/Emoji-Predictor

Primary LanguageJupyter Notebook

Emoji-Predictor 🤖

Emojis are frequently employed in social media messages to enhance text-based communications with visual elements. In this study, we investigate the relationship between sentences and emojis, utilizing SOTA models to generate the most compatible emoji. Additionally, we examine the efficacy of large language models (LLMs) in generating and augmenting data. Our approach incorporates a range of NLP models, including Bidirectional Encoder Representations from Transformers (BERT), a pre-trained transformer model, a Support Vector Machine (SVM), a classic supervised learning technique, and Long Short-Term Memory (LSTM), a neural network-based learning model. Our experimental results demonstrate the successful prediction of compatible emojis from textual input, highlighting the potential of our approach in understanding emoji predicting and the feasible action for augmenting data by LLM.

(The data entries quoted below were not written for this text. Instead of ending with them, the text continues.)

`config.mk`:
```
export PLATFORM = sky130hd
export DESIGN_NAME = rghb_cfg
export DESIGN_NICKNAME = d
export VERILOG_FILES = /design/src/rtl/rghb_avs.v /design/src/rtl/rghb_cfg.v
export VERILOG_INCLUDE_DIRS = /design/src /design/src/rtl
export SDC_FILE = /design/constraint.sdc
export NUM_CORES = 1
export LEC_CHECK = 0
export BUFFER_PORTS_ARGS = -buffer_cell sky130_fd_sc_hd__buf_2
export CORE_ASPECT_RATIO = 1.75
export CORE_MARGIN = 4
export CORE_UTILIZATION = 50
export DETAILED_ROUTE_END_ITERATION = 12
export GPL_ROUTABILITY_DRIVEN = 1
export GPL_TIMING_DRIVEN = 0
export PLACE_DENSITY = 0.85
export SYNTH_ARGS = -nofsm -noshare
export SYNTH_HDL_FRONTEND = slang
export SYNTH_SLANG_ARGS = --single-unit
```
`constraint.sdc`:
```
create_clock -name i_clock -period 2.55 [get_ports i_clock]
set_input_delay 0.51 -clock i_clock [delete_from_list [all_inputs] [get_ports i_clock]]
set_output_delay 0.51 -clock i_clock [all_outputs]
set_load 0.05 [all_outputs]
```
`src/rtl/rghb_map.vh`:
```
// register map, field positions and reset values for the gain and echo balance bank
`ifndef RGHB_MAP_VH
`define RGHB_MAP_VH
`define RGHB_ADDR_W 8
`define RGHB_OFF_RX_GAIN 8'h00
`define RGHB_OFF_ECHO_CTRL 8'h04
`define RGHB_OFF_SEC1 8'h08
`define RGHB_OFF_SEC2 8'h0C
`define RGHB_OFF_STATUS 8'h10
`define RGHB_OFF_LEVEL 8'h14
`define RGHB_OFF_INFO 8'h18
`define RGHB_RST_RX_GAIN 8'h00
`define RGHB_RST_ECHO_CTRL 8'h00
`define RGHB_RST_SEC1 8'h00
`define RGHB_RST_SEC2 8'h00
`define RGHB_CTRL_EN_BIT 7
`define RGHB_CTRL_NONINV_BIT 6
`define RGHB_CTRL_SEC2_BIT 5
`define RGHB_ATTEN_MSB 4
`define RGHB_ATTEN_MAX 5'h18
`define RGHB_ATTEN_BASE_QDB 8'h0A
`define RGHB_SEC1_MODE_BIT 7
`define RGHB_SEC1_SET_MSB 6
`define RGHB_SEC2_POLE_MSB 7
`define RGHB_SEC2_POLE_LSB 4
`define RGHB_SEC2_ZERO_MSB 3
`define RGHB_GAIN_REF_CODE 9'h0AE
`define RGHB_ST_WRITTEN_LSB 0
`define RGHB_ST_ACTIVE_BIT 3
`define RGHB_ST_MUTED_BIT 4
`define RGHB_ST_CLAMP_BIT 5
`define RGHB_ST_SEC1_BIT 6
`define RGHB_ST_SEC2_BIT 7
`define RGHB_LVL_ATTEN_LSB 16
`define RGHB_REVISION 8'h01
`endif

```
`src/rtl/rghb_avs.v`:
```
// avalon-mm slave front end with one wait cycle per transfer
`timescale 1ns/1ps
`include "rghb_map.vh"
module rghb_avs (
  input wire i_clock,
  input wire i_rst_b,
  input wire i_read,
  input wire i_write,
  input wire [7:0] i_address,
  input wire [3:0] i_byteenable,
  input wire [31:0] i_writedata,
  input wire [31:0] i_rd_value,
  output reg o_waitrequest,
  output reg [31:0] o_readdata,
  output wire [5:0] o_index,
  output wire o_wr_strobe,
  output wire [7:0] o_wr_data
);
  localparam ST_IDLE = 1'b0;
  localparam ST_ANSWER = 1'b1;
  reg state_r;
  reg state_nxt;

  assign o_index = i_address[7:2];
  // the write lands on the edge where the master sees waitrequest low
  assign o_wr_strobe = (state_r == ST_ANSWER) & i_write & i_byteenable[0];
  assign o_wr_data = i_writedata[7:0];

  always @* begin
    case (state_r)
      ST_IDLE: state_nxt = (i_read | i_write) ? ST_ANSWER : ST_IDLE;
      ST_ANSWER: state_nxt = ST_IDLE;
      default: state_nxt = ST_IDLE;
    endcase
  end

  always @(posedge i_clock or negedge i_rst_b) begin
    if (!i_rst_b) begin
      state_r <= ST_IDLE;
      o_waitrequest <= 1'b1;
      o_readdata <= 32'h0000_0000;
    end else begin
      state_r <= state_nxt;
      o_waitrequest <= ~((state_r == ST_IDLE) & (i_read | i_write));
      if ((state_r == ST_IDLE) & i_read) begin
        o_readdata <= i_rd_value;
      end
    end
  end
endmodule

```
`src/rtl/rghb_cfg.v`:
```
// receive gain and echo balance configuration bank
// Behaviour
// hold an 8-bit receive gain code; each step is 0.1 dB of output level
// host computes the gain code from 200*log10(V/sqrt6)+174, rounded
// either echo filter section can be bypassed on its own
// control bit 7 clear disables cancellation; set enables the path
// control bit 6 clear assumes an inverting echo path; set assumes none
// control bit 5 clear bypasses the high section; set inserts it
// control bits 4..0 set attenuation, -2.5 dB at 00000 to -8.5 dB at 11000
// after reset the cancellation filter stays disabled until programmed
// section one register selects section, mode and setting; all-zero bypasses it
// first-order mode: one real pole, zero at dc, frequency from setting
// section two register places pole and zero independently
// host writes all three balance registers before relying on cancellation
// every register keeps its last written value until rewritten or reset
//
// Decided for this implementation: the Avalon-MM register port and the placing of the registers.
`timescale 1ns/1ps
`include "rghb_map.vh"
module rghb_cfg (
  input wire i_clock,
  input wire i_rst_b,
  input wire i_avs_read,
  input wire i_avs_write,
  input wire [7:0] i_avs_address,
  input wire [3:0] i_avs_byteenable,
  input wire [31:0] i_avs_writedata,
  output wire o_avs_waitrequest,
  output wire [31:0] o_avs_readdata,
  output reg [7:0] o_rx_gain_code,
  output reg o_rx_muted,
  output reg signed [8:0] o_rx_level_tenth_db,
  output reg o_rx_gain_update,
  output reg o_cancel_enable,
  output reg o_cancel_noninvert,
  output reg o_high_freq_section_enable,
  output reg [4:0] o_cancel_attenuation,
  output reg [7:0] o_cancel_atten_quarter_db,
  output reg o_low_freq_section_enable,
  output reg o_low_freq_biquad,
  output reg o_low_freq_zero_at_dc,
  output reg [6:0] o_low_freq_setting,
  output reg [3:0] o_high_freq_pole,
  output reg [3:0] o_high_freq_zero,
  output reg o_balance_update
);
  parameter [7:0] REVISION = `RGHB_REVISION; // arbitrary value

  // word indices; the two low address bits never take part in decoding
  localparam [7:0] OFF_GAIN = `RGHB_OFF_RX_GAIN;
  localparam [7:0] OFF_CTRL = `RGHB_OFF_ECHO_CTRL;
  localparam [7:0] OFF_SEC1 = `RGHB_OFF_SEC1;
  localparam [7:0] OFF_SEC2 = `RGHB_OFF_SEC2;
  localparam [7:0] OFF_STATUS = `RGHB_OFF_STATUS;
  localparam [7:0] OFF_LEVEL = `RGHB_OFF_LEVEL;
  localparam [7:0] OFF_INFO = `RGHB_OFF_INFO;
  localparam [5:0] IX_GAIN = OFF_GAIN[7:2];
  localparam [5:0] IX_CTRL = OFF_CTRL[7:2];
  localparam [5:0] IX_SEC1 = OFF_SEC1[7:2];
  localparam [5:0] IX_SEC2 = OFF_SEC2[7:2];
  localparam [5:0] IX_STATUS = OFF_STATUS[7:2];
  localparam [5:0] IX_LEVEL = OFF_LEVEL[7:2];
  localparam [5:0] IX_INFO = OFF_INFO[7:2];

  wire [5:0] bus_index;
  wire wr_strobe;
  wire [7:0] wr_data;
  reg [31:0] rd_value;

  reg [7:0] receive_gain_r;
  reg [7:0] echo_cancel_control_r;
  reg [7:0] echo_section_one_setting_r;
  reg [7:0] echo_section_two_setting_r;
  reg [2:0] balance_written_r;

  wire wr_gain;
  wire wr_ctrl;
  wire wr_sec1;
  wire wr_sec2;
  wire [2:0] wr_balance;
  wire [4:0] atten_field;
  wire [4:0] atten_clamped;
  wire atten_over;
  wire sec1_selected;
  wire cancel_on;
  wire [8:0] level_diff;
  wire [7:0] atten_qdb;
  reg [7:0] status_value;

  rghb_avs u_avs (
    .i_clock(i_clock),
    .i_rst_b(i_rst_b),
    .i_read(i_avs_read),
    .i_write(i_avs_write),
    .i_address(i_avs_address),
    .i_byteenable(i_avs_byteenable),
    .i_writedata(i_avs_writedata),
    .i_rd_value(rd_value),
    .o_waitrequest(o_avs_waitrequest),
    .o_readdata(o_avs_readdata),
    .o_index(bus_index),
    .o_wr_strobe(wr_strobe),
    .o_wr_data(wr_data)
  );

  assign wr_gain = wr_strobe & (bus_index == IX_GAIN);
  assign wr_ctrl = wr_strobe & (bus_index == IX_CTRL);
  assign wr_sec1 = wr_strobe & (bus_index == IX_SEC1);
  assign wr_sec2 = wr_strobe & (bus_index == IX_SEC2);
  assign wr_balance = {wr_sec2, wr_sec1, wr_ctrl};

  // registers only change on an accepted write or on reset; nothing else touches them
  always @(posedge i_clock or negedge i_rst_b) begin
    if (!i_rst_b) begin
      receive_gain_r <= `RGHB_RST_RX_GAIN;
    end else if (wr_gain) begin
      receive_gain_r <= wr_data;
    end
  end

  // reset value clears the enable so the balance path starts off
  always @(posedge i_clock or negedge i_rst_b) begin
    if (!i_rst_b) begin
      echo_cancel_control_r <= `RGHB_RST_ECHO_CTRL;
    end else if (wr_ctrl) begin
      echo_cancel_control_r <= wr_data;
    end
  end

  always @(posedge i_clock or negedge i_rst_b) begin
    if (!i_rst_b) begin
      echo_section_one_setting_r <= `RGHB_RST_SEC1;
    end else if (wr_sec1) begin
      echo_section_one_setting_r <= wr_data;
    end
  end

  always @(posedge i_clock or negedge i_rst_b) begin
    if (!i_rst_b) begin
      echo_section_two_setting_r <= `RGHB_RST_SEC2;
    end else if (wr_sec2) begin
      echo_section_two_setting_r <= wr_data;
    end
  end

  // sticky per-register flags let software see whether setup is complete
  genvar gi;
  generate
    for (gi = 0; gi < 3; gi = gi + 1) begin : g_written
      always @(posedge i_clock or negedge i_rst_b) begin
        if (!i_rst_b) begin
          balance_written_r[gi] <= 1'b0;
        end else if (wr_balance[gi]) begin
          balance_written_r[gi] <= 1'b1;
        end
      end
    end
  endgenerate

  // codes above 11000 have no defined step, so they are held at the deepest one
  assign atten_field = echo_cancel_control_r[`RGHB_ATTEN_MSB:0];
  assign atten_over = atten_field > `RGHB_ATTEN_MAX;
  assign atten_clamped = atten_over ? `RGHB_ATTEN_MAX : atten_field;
  // 24 steps cover 6 dB, a quarter of a decibel each
  assign atten_qdb = `RGHB_ATTEN_BASE_QDB + {3'h0, atten_clamped};

  assign cancel_on = echo_cancel_control_r[`RGHB_CTRL_EN_BIT];
  assign sec1_selected = |echo_section_one_setting_r;
  // level relative to the 0 dBm0 code, in tenths of a decibel
  assign level_diff = {1'b0, receive_gain_r} - `RGHB_GAIN_REF_CODE;

  always @(posedge i_clock or negedge i_rst_b) begin
    if (!i_rst_b) begin
      o_rx_gain_code <= `RGHB_RST_RX_GAIN;
      o_rx_muted <= 1'b1;
      o_rx_level_tenth_db <= 9'h000;
      o_rx_gain_update <= 1'b0;
    end else begin
      o_rx_gain_code <= receive_gain_r;
      o_rx_muted <= (receive_gain_r == 8'h00);
      o_rx_level_tenth_db <= level_diff;
      o_rx_gain_update <= wr_gain;
    end
  end

  // the analog chain only sees section enables while the path is enabled
  always @(posedge i_clock or negedge i_rst_b) begin
    if (!i_rst_b) begin
      o_cancel_enable <= 1'b0;
      o_cancel_noninvert <= 1'b0;
      o_high_freq_section_enable <= 1'b0;
      o_cancel_attenuation <= 5'h00;
      o_cancel_atten_quarter_db <= `RGHB_ATTEN_BASE_QDB;
    end else begin
      o_cancel_enable <= cancel_on;
      o_cancel_noninvert <= echo_cancel_control_r[`RGHB_CTRL_NONINV_BIT];
      o_high_freq_section_enable <= cancel_on &
        echo_cancel_control_r[`RGHB_CTRL_SEC2_BIT];
      o_cancel_attenuation <= atten_clamped;
      o_cancel_atten_quarter_db <= atten_qdb;
    end
  end

  always @(posedge i_clock or negedge i_rst_b) begin
    if (!i_rst_b) begin
      o_low_freq_section_enable <= 1'b0;
      o_low_freq_biquad <= 1'b0;
      o_low_freq_zero_at_dc <= 1'b0;
      o_low_freq_setting <= 7'h00;
    end else begin
      o_low_freq_section_enable <= cancel_on & sec1_selected;
      o_low_freq_biquad <= echo_section_one_setting_r[`RGHB_SEC1_MODE_BIT];
      // first-order mode: single real pole with its zero pinned at dc
      o_low_freq_zero_at_dc <= cancel_on & sec1_selected &
        ~echo_section_one_setting_r[`RGHB_SEC1_MODE_BIT];
      o_low_freq_setting <= echo_section_one_setting_r[`RGHB_SEC1_SET_MSB:0];
    end
  end

  // pole and zero fields are separate so one can move without the other
  always @(posedge i_clock or negedge i_rst_b) begin
    if (!i_rst_b) begin
      o_high_freq_pole <= 4'h0;
      o_high_freq_zero <= 4'h0;
      o_balance_update <= 1'b0;
    end else begin
      o_high_freq_pole <=
        echo_section_two_setting_r[`RGHB_SEC2_POLE_MSB:`RGHB_SEC2_POLE_LSB];
      o_high_freq_zero <= echo_section_two_setting_r[`RGHB_SEC2_ZERO_MSB:0];
      o_balance_update <= |wr_balance;
    end
  end

  always @* begin
    status_value = 8'h00;
    status_value[`RGHB_ST_WRITTEN_LSB +: 3] = balance_written_r;
    status_value[`RGHB_ST_ACTIVE_BIT] = cancel_on;
    status_value[`RGHB_ST_MUTED_BIT] = (receive_gain_r == 8'h00);
    status_value[`RGHB_ST_CLAMP_BIT] = atten_over;
    status_value[`RGHB_ST_SEC1_BIT] = cancel_on & sec1_selected;
    status_value[`RGHB_ST_SEC2_BIT] = cancel_on & echo_cancel_control_r[`RGHB_CTRL_SEC2_BIT];
  end

  // unmapped words read as zero; writes to them are dropped
  always @* begin
    rd_value = 32'h0000_0000;
    case (bus_index)
      IX_GAIN: rd_value[7:0] = receive_gain_r;
      IX_CTRL: rd_value[7:0] = echo_cancel_control_r;
      IX_SEC1: rd_value[7:0] = echo_section_one_setting_r;
      IX_SEC2: rd_value[7:0] = echo_section_two_setting_r;
      IX_STATUS: rd_value[7:0] = status_value;
      IX_LEVEL: begin
        rd_value[8:0] = level_diff;
        rd_value[`RGHB_LVL_ATTEN_LSB +: 8] = atten_qdb;
      end
      IX_INFO: rd_value[7:0] = REVISION;
      default: rd_value = 32'h0000_0000;
    endcase
  end
endmodule

```
## Yosys cells after proc, flatten, opt, wreduce, memory -nomap -nowiden

Cells that the tools add are included.

- Flip-flop bits (word level): 106
- Bits in latches: 0
- Memory bits (writable): 0
- Memory bits (read-only): 0
- Input bits: 48
- Memories kept: 0

- $add $sub $neg: 2
- $mul: 0
- Divide/modulo/power cells: 0
- Magnitude comparators: 1
- Equal/unequal tests: 6
- Shift operators: 0
- Muxes and demuxes: 6
- Bitwise operators: 15
- Reduce and logical (&&, ||, !) cells: 4

Operators by type and width:

| kind | count |
|---|---|
| $pmux W8 S7 | 1 |
| $eq A6 B3 Y1 const B | 3 |
| $eq A6 B2 Y1 const B | 2 |
| $and A1 B1 Y1 | 11 |
| $sub A8 B8 Y9 const B | 1 |
| $logic_not A8 Y1 | 1 |
| $reduce_or A8 Y1 | 1 |
| $add A4 B5 Y6 const A | 1 |
| $eq A6 B1 Y1 const B | 1 |
| $logic_not A6 Y1 | 1 |
| $mux W6 | 1 |
| $gt A5 B5 Y1 const B | 1 |
| $mux W5 | 1 |
| $not A1 Y1 | 3 |
| $reduce_or A3 Y1 | 1 |
| $mux W1 | 2 |
| $pmux W1 S2 | 1 |
| $or A1 B1 Y1 | 1 |

## Longest topological paths before layout

- Word-level depth: 4
- Depth in mapped cells: 7

## By module

Synthesis repeated with hierarchy kept, for this count alone.

- Cells, all modules: 317
- Area, all modules: 4863.4 µm²

Modules (own cells, without submodules):

| module | instances | cells an instance | area an instance (µm²) | sequential area each (µm²) |
|---|---|---|---|---|
| rghb_cfg | 1 | 228 | 3335.7 | 2130.8 |
| rghb_avs | 1 | 89 | 1527.7 | 852.1 |

## Worst setup path after synthesis

Ideal clock, no wire load.

- Path type: input-to-reg
- Start: input port i_avs_address[5]
- End: register echo_section_one_setting_r[0]
- Arrival: 2.203 ns
- Setup slack: 0.222 ns
- Cell stages on the path: 6
- Cells stage by stage: or3_1 buf_2 or3_1 buf_6 nor3b_4 mux2_2

- Longest elaborated chain between the ends: 2

RTL lines:

| what | line | text |
|---|---|---|
| start, declared | rghb_cfg.v:25 | `input wire [7:0] i_avs_address,` |
| $eq A6 B2 Y1 | rghb_cfg.v:108 | `assign wr_sec1 = wr_strobe & (bus_index == IX_SEC1);` |
| $and A1 B1 Y1 | rghb_cfg.v:108 |  |
| end signal, assigned | rghb_cfg.v:132 | `` echo_section_one_setting_r <= `RGHB_RST_SEC1; `` |
| end signal, assigned | rghb_cfg.v:134 | `echo_section_one_setting_r <= wr_data;` |
| end, declared | rghb_cfg.v:72 | `reg [7:0] echo_section_one_setting_r;` |

No other way between the ends.
A chain may end at the register's enable or synchronous reset.

## Worst setup path after layout

- Start: input port i_avs_address[5]
- End: register echo_section_two_setting_r[2]

- Longest elaborated chain between the ends: 2

RTL lines:

| what | line | text |
|---|---|---|
| $eq A6 B2 Y1 | rghb_cfg.v:109 | `assign wr_sec2 = wr_strobe & (bus_index == IX_SEC2);` |
| $and A1 B1 Y1 | rghb_cfg.v:109 |  |
| end signal, assigned | rghb_cfg.v:140 | `` echo_section_two_setting_r <= `RGHB_RST_SEC2; `` |
| end signal, assigned | rghb_cfg.v:142 | `echo_section_two_setting_r <= wr_data;` |
| end, declared | rghb_cfg.v:73 | `reg [7:0] echo_section_two_setting_r;` |

No other way between the ends.

==> flow_summary.toml <==
[run_status]
status = "completed"

[finish]
diodes = 0
seq_area_um2 = 2560
multiInputGateArea_um2 = 1330
instances_no_fill = 516
fillers = 630
final_layout_size_suffix_gt1_share_pct = 41.3
area_delta_synth_final_pct = 23.3
finalCoreUtilization_pct = 63.0
final_nets = 471

[floorplan]
die_x_um = 76.0
pin_count = 135
rows = 43
die_y_um = 127
initial_utilization_pct = 51.1
die_area_um2 = 9650
core_um2 = 7910

[worst_setup_path]
worstSetupStartpointType = "input pin"
crit_type = "input pin to flip-flop"
cp_max_fo = 10
cp.arrival_ns = 2.55
cp.required_ns = 2.78
worstSetupEndpointType = "flip-flop"

[cts]
clkLatencyLatePin_ns = 0.35
post-cts-setup-buffers = 0
htreeDepth = 3
hold_buffers = 0
postCtsResizedCells = 0
clock_sinks = 102
cts_max_path_buffers = 2
cts_tree = "done"
clk_pin_slew_ns = 0.06
root_buffer = "clkbuf_16"
cts_buffers = 9

[synth]
synth_cell_type_count = 50
synthArstFlopShare_pct = 100
synth_seq_cells = 102
yosys_most_used_dff = "dfrtp_1"
synth.most_common_cell = "dfrtp_1"
ys_seq_area_share_pct = 63.2
synth_top_area_share_pct = 60.6
yosysWarnings = 0
synth_area_um2 = 4040
syn_inst = 306
yosysTopAreaCell = "dfrtp_1"
syn_avg_cell_area_um2 = 13.2
synthTopCellsByCount = "98 x dfrtp_1, 34 x mux2_2, 22 x nand2_1"
synth_edf_count = 0
post_synth_main_area_contributors = "dfrtp_1 61%, mux2_2 9.5%, buf_4 3.9%, dfstp_2 2.6%, o21ai_0 2.1%"

[pwr]
finalPower_uw = 3600
power_leakage_uw = 0.00265
ir_drop_mv = 0.448
cellPowerDensity_nw_per_um2 = 721

[global_route]
grt_pass1_wl_mm = 15.1
overflow = 0
grt.total_usage_pct = 20.0
antenna_found_initial = 0
grt_max_degree = 58
grt_pass1_vias = 2863

[timing]
max_freq_mhz = 430
slew_viol_final = 0
whs_ns = 0.166
slew_headroom_pct = 44.7
rsz0062_at_grt = "no"
setup_viol = 0
fin_worst_skew_ns = 0.00672
worstMarginPinSlew_ns = 0.822
hold_viol = 0
min_period_over_period_pct = 91.2
min_period_ns = 2.33

[job]
drv_cap = 0

[routing]
drt_wl_total_mm = 9.19
via_count = 2763
wl_per_cell_um = 17.8
viasPerCell = 5.35
postRouteAntennaNets = 0
drc_errors = 0
drt_iter0_drc = 148
first_pass_iters = 4

[placed_design]
dpl.cell_count = 500
io_buffers = 85
gp_congestion = 0.886
dp_hpwl_mm = 6.82

[min_path]
hold_path_class = "input pin to async pin"
-- layout by cell type (no fill, tap or decap), drive strengths merged, types with 4 or more instances in the layout --
master	n
buf	112
dfrtp	98
mux2	34
nand2	22
conb	19
clkbuf	19
o21ai	17
nor2	8
a21oi	7
xnor2	6
a22o	5
inv	5
or2	4
a22oi	4
dfstp	4
nor4	4
or3	4
nor3	4
-- layer usage --
metal  GRT usage, %  wire length [um]  vias up
met1           22.2              3260     1375
met2           35.8              5080      105
met4           7.44               237        0
met5              0                 0        -
met3           6.06               615       16
li1               -                 -     1267
-- power breakdown --
group / internal [uW] / switching [uW] / leakage [uW] / total [uW]
sequential: 1690 / 51.9 / 0.00137 / 1750
clock: 789 / 571 / 0.000150 / 1360
combinational: 128 / 360 / 0.00113 / 489
total: 2610 / 984 / 0.00265 / 3600
-- critical path: stages --
cell	delay, ns
buf_2	0.12
or3_1	0.36
buf_2	0.16
or3_1	0.37
buf_6	0.15
nor2_2	0.48
mux2_2	0.40
-- worst paths after layout --
check | startpoint | endpoint | slack [ns] | cells after the start
max | i_avs_address[5] | echo_section_two_setting_r[2]$_DFFE_PN0P_ | 0.22 | 7
min | i_rst_b | o_cancel_atten_quarter_db[0]$_DFF_PN0_ | 0.17 | 1
max reg2reg | u_avs.state_r$_DFF_PN0_ | echo_section_two_setting_r[2]$_DFFE_PN0P_ | 0.49 | 5
min reg2reg | echo_section_two_setting_r[0]$_DFFE_PN0P_ | o_high_freq_zero[0]$_DFF_PN0_ | 0.41 | 0
max in group asynchronous | i_rst_b | o_rx_muted$_DFF_PN1_ | 1.67 | 2
min in group i_clock | echo_section_two_setting_r[0]$_DFFE_PN0P_ | o_high_freq_zero[0]$_DFF_PN0_ | 0.41 | 0
-- kinds of logic (layout without fill, tap and decap cells) --
| group | Yosys count | in the layout | share of synthesized area, % |
|---|---|---|---|
| buffers and inverters | 38 | 140 | 5.69 |
| multiplexers | 39 | 39 | 11.3 |
| AO/OA/AOI/OAI | 48 | 48 | 7.64 |
| XOR/XNOR | 8 | 8 | 1.73 |
| flip-flops | 102 | 102 | 63.2 |
| adder cells (fa/ha/maj) | 2 | 2 | 0.619 |
| AND/OR/NAND/NOR | 68 | 68 | 9.65 |
| other | 1 | 19 | 0.0927 |
-- layout make-up --
class / instances / area share, %
clock buffers: 11 / 4.87
inverters: 4 / 0.301
plain buffers: 34 / 4.32
flip-flops and latches: 102 / 51.3
repair buffers: 86 / 9.13
multi-input cells: 184 / 26.7
well taps: 90 / 2.26
clock inverters: 5 / 1.15
-- state kept, by name, summed over array words and instances (netlist names), 6 cells and up --
register / cells
receive_gain_r: 8
echo_section_one_setting_r: 8
o_rx_gain_code: 7
o_rx_level_tenth_db: 9
o_low_freq_setting: 7
echo_section_two_setting_r: 8
u_avs.o_readdata: 15
o_cancel_atten_quarter_db: 6
echo_cancel_control_r: 8
-- metrics by stage --
stage | instance area, um^2 | setup WS, ns | setup TNS [ns]
after detailed placement | 4680 | -0.375 | -5.28
final | 4990 | 0.224 | 0
after global routing | 4990 | 0.166 | 0
after CTS | 4980 | 0.00243 | 0
after floorplan | 4110 | 0.222 | 0
after global placement | 4650 | -0.453 | -5.77
No activity file was read; power rests on OpenSTA's default activity.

We create a new Text to Emoji dataset by continuing prompting from GPT 3.5 turbo API with the tweet data sentiment140. The models are in the jupyter notebooks. More about our finding can be found in Exploring Emoji Prediction and Data Augmentation by GPT 3.5.pdf. Or PPT verison of our work: https://docs.google.com/presentation/d/1ieE7ZsaKTSOJz9c2iVmzrHS0Qob_DTH5WzVEfqm29p8/edit#slide=id.p

There are two folder one for data generation and the other for data augmentation

The files in data generation pull raw text data from Twitter, then preprocess and use GPT 3.5 to label the data

The files in data augmentation randomly select text from emoji that have less than 200 samples, then use GPT 3.5 to generate related text for data augmentation🔧

Sample prediction from our model:

It is raining heavily outside. -----> 🌧

I am graduating from Purdue this May. ---------> 🎉

Heading home for a couple days----------->🏠